YOUR TASK => The expected output is each line in the data below that includes the string "negedge".

(Collection entries)
◇ ◇ ◇ ◇ ◇ ◇ ◇

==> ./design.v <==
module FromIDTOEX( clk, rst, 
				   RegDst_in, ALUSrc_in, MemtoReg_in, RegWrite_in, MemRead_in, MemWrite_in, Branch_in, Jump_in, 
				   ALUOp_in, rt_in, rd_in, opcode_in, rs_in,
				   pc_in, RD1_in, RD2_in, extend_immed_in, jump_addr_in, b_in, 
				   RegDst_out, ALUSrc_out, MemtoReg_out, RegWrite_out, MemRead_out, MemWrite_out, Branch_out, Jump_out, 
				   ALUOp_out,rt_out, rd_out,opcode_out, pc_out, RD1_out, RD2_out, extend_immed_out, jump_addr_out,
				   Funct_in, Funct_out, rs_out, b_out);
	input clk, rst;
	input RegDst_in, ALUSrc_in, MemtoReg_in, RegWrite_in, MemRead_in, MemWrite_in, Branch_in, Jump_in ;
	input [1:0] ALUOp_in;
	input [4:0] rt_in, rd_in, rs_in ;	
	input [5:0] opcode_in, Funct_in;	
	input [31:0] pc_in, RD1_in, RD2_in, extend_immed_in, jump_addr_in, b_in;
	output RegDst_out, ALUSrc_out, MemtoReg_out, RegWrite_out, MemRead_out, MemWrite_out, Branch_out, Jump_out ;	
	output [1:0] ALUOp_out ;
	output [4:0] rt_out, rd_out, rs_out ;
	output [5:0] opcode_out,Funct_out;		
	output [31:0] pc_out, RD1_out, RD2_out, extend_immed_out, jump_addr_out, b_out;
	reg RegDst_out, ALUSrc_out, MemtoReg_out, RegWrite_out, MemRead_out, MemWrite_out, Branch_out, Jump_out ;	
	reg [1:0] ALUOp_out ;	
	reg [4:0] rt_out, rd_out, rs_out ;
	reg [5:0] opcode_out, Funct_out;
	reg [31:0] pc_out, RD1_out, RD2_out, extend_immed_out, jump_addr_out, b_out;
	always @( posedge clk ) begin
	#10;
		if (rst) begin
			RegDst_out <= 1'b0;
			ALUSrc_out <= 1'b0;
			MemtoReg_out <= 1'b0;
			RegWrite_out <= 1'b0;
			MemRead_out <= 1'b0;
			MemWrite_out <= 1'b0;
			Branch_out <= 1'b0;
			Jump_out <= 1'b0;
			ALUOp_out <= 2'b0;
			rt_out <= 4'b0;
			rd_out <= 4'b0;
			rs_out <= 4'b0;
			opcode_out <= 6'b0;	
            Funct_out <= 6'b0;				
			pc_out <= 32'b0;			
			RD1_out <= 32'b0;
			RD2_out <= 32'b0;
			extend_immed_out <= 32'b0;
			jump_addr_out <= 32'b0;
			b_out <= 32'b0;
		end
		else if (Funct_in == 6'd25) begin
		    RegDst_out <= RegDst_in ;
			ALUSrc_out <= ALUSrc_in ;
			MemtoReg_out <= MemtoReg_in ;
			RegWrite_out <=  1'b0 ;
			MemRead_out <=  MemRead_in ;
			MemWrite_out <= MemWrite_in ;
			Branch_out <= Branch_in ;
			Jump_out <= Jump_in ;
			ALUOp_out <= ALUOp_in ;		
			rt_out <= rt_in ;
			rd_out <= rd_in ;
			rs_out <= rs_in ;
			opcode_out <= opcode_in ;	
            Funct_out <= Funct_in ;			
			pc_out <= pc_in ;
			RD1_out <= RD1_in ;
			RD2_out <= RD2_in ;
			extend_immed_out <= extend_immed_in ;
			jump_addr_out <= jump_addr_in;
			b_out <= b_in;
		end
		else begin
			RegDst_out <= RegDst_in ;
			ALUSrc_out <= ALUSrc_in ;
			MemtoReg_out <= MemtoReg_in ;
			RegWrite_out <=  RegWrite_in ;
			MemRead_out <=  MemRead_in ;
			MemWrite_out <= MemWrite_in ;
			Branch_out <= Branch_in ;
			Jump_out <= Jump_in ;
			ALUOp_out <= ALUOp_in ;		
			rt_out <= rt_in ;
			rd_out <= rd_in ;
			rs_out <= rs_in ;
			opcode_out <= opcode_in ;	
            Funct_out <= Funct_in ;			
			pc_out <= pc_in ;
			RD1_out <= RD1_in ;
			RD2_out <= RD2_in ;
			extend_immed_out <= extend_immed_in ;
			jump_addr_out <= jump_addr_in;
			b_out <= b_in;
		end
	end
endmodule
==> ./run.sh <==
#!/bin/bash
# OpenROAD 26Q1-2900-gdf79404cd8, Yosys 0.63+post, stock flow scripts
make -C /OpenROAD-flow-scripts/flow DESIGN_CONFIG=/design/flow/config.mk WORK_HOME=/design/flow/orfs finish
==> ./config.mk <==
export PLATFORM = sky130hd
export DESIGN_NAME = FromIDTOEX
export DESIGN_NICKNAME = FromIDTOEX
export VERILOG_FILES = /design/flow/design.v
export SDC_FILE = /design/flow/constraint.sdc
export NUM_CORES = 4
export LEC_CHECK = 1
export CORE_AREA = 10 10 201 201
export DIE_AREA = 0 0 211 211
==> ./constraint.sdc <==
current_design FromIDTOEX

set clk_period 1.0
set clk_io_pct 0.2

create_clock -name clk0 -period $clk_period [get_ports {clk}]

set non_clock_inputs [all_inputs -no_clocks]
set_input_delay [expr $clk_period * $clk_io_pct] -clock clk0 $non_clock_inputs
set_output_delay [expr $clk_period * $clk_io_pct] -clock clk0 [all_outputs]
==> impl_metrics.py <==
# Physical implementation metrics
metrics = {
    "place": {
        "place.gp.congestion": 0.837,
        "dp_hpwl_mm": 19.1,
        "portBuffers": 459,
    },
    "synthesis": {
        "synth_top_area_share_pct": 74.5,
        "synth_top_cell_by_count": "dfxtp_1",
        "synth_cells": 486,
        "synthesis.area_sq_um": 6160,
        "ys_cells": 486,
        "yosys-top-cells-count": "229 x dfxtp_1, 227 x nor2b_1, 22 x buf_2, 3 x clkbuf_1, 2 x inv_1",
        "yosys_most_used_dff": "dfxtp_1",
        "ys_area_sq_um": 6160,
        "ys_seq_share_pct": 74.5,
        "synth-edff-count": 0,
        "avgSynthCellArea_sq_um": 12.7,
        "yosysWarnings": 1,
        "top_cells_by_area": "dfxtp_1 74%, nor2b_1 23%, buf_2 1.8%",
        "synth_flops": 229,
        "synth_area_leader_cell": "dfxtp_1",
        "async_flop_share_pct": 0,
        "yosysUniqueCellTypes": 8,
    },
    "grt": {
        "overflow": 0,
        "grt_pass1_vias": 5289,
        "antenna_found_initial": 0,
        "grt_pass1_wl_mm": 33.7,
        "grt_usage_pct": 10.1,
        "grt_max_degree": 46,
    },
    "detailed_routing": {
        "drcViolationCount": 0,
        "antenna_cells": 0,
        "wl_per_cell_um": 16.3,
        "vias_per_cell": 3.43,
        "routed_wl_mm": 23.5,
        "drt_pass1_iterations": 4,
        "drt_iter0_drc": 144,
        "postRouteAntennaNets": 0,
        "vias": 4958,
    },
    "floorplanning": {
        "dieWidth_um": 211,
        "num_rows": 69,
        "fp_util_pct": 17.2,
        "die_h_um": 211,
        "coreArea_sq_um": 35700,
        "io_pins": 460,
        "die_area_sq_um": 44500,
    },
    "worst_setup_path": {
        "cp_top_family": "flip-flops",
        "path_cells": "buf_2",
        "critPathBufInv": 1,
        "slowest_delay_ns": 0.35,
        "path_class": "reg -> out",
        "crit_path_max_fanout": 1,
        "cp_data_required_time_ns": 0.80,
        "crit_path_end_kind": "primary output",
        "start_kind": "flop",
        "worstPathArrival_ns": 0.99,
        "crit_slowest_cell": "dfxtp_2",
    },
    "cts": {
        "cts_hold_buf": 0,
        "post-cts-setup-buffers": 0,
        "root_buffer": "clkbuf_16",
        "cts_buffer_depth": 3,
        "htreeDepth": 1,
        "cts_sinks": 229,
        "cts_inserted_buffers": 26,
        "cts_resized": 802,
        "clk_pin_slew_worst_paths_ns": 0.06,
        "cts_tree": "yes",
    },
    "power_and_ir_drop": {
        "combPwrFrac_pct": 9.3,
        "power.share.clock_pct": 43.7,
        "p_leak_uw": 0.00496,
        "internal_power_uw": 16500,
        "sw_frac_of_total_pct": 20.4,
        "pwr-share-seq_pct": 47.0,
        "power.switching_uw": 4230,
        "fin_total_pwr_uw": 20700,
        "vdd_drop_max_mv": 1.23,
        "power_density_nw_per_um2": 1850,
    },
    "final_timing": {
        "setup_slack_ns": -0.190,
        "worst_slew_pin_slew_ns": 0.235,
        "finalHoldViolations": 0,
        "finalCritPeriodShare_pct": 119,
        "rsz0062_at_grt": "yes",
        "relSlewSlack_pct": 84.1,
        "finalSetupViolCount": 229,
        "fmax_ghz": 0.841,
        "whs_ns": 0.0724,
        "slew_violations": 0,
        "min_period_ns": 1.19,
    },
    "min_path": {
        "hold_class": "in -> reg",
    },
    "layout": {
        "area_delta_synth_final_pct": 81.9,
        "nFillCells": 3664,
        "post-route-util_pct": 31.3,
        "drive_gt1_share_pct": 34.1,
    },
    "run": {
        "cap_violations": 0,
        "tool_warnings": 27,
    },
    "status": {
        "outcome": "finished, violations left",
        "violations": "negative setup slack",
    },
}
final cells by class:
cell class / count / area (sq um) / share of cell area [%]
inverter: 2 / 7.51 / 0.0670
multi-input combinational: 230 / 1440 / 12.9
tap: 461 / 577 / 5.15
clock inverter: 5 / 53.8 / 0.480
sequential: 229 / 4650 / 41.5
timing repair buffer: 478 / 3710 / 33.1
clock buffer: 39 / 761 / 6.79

◇ ◇ ◇ ◇ ◇ ◇ ◇

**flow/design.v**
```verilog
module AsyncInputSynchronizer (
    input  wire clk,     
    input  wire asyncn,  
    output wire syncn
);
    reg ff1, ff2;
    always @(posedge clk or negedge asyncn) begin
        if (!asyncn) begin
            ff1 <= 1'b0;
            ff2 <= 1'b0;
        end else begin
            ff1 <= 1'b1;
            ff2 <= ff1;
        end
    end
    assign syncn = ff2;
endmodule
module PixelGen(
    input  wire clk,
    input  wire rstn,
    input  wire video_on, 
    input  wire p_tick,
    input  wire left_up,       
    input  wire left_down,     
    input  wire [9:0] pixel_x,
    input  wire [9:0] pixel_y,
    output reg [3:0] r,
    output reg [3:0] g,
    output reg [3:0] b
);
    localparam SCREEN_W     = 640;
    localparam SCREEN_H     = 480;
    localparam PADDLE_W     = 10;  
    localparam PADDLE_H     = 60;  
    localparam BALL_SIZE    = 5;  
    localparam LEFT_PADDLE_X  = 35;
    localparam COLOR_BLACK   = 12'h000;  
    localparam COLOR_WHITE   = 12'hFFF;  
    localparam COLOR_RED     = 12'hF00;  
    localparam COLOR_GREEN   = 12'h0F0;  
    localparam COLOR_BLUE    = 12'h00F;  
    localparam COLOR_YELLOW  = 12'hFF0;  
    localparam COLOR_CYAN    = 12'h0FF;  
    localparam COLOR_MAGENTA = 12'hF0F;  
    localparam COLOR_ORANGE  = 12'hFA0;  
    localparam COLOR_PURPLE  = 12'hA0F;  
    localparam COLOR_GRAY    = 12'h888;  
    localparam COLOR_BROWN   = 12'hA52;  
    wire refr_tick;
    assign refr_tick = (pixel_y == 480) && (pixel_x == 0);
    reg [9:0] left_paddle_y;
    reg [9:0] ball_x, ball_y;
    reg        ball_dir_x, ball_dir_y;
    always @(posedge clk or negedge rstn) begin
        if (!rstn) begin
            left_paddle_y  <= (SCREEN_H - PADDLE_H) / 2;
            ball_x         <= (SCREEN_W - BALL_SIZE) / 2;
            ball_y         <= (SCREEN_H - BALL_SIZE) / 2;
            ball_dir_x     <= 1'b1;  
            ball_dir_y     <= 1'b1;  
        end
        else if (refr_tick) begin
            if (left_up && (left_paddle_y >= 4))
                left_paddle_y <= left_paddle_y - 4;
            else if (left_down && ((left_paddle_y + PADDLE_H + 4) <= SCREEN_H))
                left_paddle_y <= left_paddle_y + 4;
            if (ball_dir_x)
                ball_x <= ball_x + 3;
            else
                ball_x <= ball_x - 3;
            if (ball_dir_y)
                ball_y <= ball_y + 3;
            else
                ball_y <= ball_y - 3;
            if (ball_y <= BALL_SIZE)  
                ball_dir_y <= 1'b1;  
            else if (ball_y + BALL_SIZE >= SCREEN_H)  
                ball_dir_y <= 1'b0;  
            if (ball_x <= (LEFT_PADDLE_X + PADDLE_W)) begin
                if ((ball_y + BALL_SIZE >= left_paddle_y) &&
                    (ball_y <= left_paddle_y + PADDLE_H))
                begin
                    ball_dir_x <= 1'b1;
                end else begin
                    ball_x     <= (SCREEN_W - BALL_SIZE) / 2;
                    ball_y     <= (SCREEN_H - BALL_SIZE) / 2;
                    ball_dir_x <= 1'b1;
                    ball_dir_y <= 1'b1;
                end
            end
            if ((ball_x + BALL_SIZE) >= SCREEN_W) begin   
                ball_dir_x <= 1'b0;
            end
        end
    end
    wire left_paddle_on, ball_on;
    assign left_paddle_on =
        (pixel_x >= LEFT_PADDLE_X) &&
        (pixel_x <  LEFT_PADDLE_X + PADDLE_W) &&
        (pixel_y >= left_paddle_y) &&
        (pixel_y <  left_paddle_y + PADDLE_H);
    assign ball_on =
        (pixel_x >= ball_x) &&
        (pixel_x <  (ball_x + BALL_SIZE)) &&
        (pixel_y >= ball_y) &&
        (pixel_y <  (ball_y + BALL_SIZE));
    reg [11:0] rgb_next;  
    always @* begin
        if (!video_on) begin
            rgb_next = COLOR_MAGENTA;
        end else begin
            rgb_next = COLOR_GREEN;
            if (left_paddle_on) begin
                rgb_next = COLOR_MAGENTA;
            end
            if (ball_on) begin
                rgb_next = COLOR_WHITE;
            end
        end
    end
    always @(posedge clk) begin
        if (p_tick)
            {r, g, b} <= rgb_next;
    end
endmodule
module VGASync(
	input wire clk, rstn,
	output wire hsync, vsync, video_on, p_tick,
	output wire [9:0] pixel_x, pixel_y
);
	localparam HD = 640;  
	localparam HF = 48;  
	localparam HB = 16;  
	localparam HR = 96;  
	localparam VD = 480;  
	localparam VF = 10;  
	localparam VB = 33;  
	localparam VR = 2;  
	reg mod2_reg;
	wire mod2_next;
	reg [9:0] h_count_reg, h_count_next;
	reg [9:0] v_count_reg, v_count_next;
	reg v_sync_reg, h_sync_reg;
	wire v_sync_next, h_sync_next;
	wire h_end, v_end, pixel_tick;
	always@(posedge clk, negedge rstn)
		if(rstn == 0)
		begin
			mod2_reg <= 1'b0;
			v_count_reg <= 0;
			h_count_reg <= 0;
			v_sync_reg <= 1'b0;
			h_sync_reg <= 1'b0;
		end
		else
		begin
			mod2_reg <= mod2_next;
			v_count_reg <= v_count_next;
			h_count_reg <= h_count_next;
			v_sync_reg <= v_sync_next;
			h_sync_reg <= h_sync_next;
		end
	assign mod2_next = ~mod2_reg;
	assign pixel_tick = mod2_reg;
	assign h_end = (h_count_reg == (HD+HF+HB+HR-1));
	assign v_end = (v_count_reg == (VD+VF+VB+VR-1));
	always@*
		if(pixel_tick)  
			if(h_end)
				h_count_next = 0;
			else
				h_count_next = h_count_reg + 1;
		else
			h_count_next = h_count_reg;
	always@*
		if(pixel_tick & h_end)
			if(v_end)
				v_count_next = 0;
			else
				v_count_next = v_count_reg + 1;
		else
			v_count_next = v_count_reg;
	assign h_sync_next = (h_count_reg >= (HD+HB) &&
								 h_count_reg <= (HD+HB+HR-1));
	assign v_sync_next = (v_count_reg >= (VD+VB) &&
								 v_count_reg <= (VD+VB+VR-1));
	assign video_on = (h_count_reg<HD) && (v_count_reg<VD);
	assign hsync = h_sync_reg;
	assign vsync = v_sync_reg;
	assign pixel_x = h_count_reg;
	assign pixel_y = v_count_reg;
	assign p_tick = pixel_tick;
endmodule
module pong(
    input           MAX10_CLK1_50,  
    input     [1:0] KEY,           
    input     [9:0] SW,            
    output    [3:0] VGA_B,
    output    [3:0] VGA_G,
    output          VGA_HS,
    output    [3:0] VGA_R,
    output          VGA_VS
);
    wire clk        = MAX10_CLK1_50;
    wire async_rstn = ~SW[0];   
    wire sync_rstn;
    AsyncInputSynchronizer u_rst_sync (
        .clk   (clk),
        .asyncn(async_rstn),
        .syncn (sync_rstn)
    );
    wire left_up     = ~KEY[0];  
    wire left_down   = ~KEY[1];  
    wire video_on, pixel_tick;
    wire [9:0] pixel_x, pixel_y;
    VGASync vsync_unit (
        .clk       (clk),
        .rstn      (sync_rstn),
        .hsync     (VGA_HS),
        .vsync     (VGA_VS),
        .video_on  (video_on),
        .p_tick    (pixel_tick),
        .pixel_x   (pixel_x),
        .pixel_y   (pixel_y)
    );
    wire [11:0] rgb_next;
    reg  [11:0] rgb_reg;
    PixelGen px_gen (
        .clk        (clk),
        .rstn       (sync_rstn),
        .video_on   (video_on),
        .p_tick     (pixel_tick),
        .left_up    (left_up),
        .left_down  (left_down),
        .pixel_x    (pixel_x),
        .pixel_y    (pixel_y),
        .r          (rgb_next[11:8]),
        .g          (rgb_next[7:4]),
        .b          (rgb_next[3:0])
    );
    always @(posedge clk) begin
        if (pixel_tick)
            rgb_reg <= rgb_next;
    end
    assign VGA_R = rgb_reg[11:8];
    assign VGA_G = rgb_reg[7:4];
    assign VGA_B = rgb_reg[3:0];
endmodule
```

◇ ◇ ◇ ◇ ◇ ◇ ◇

SOLUTION =>
    always @(posedge clk or negedge asyncn) begin
    always @(posedge clk or negedge rstn) begin
	always@(posedge clk, negedge rstn)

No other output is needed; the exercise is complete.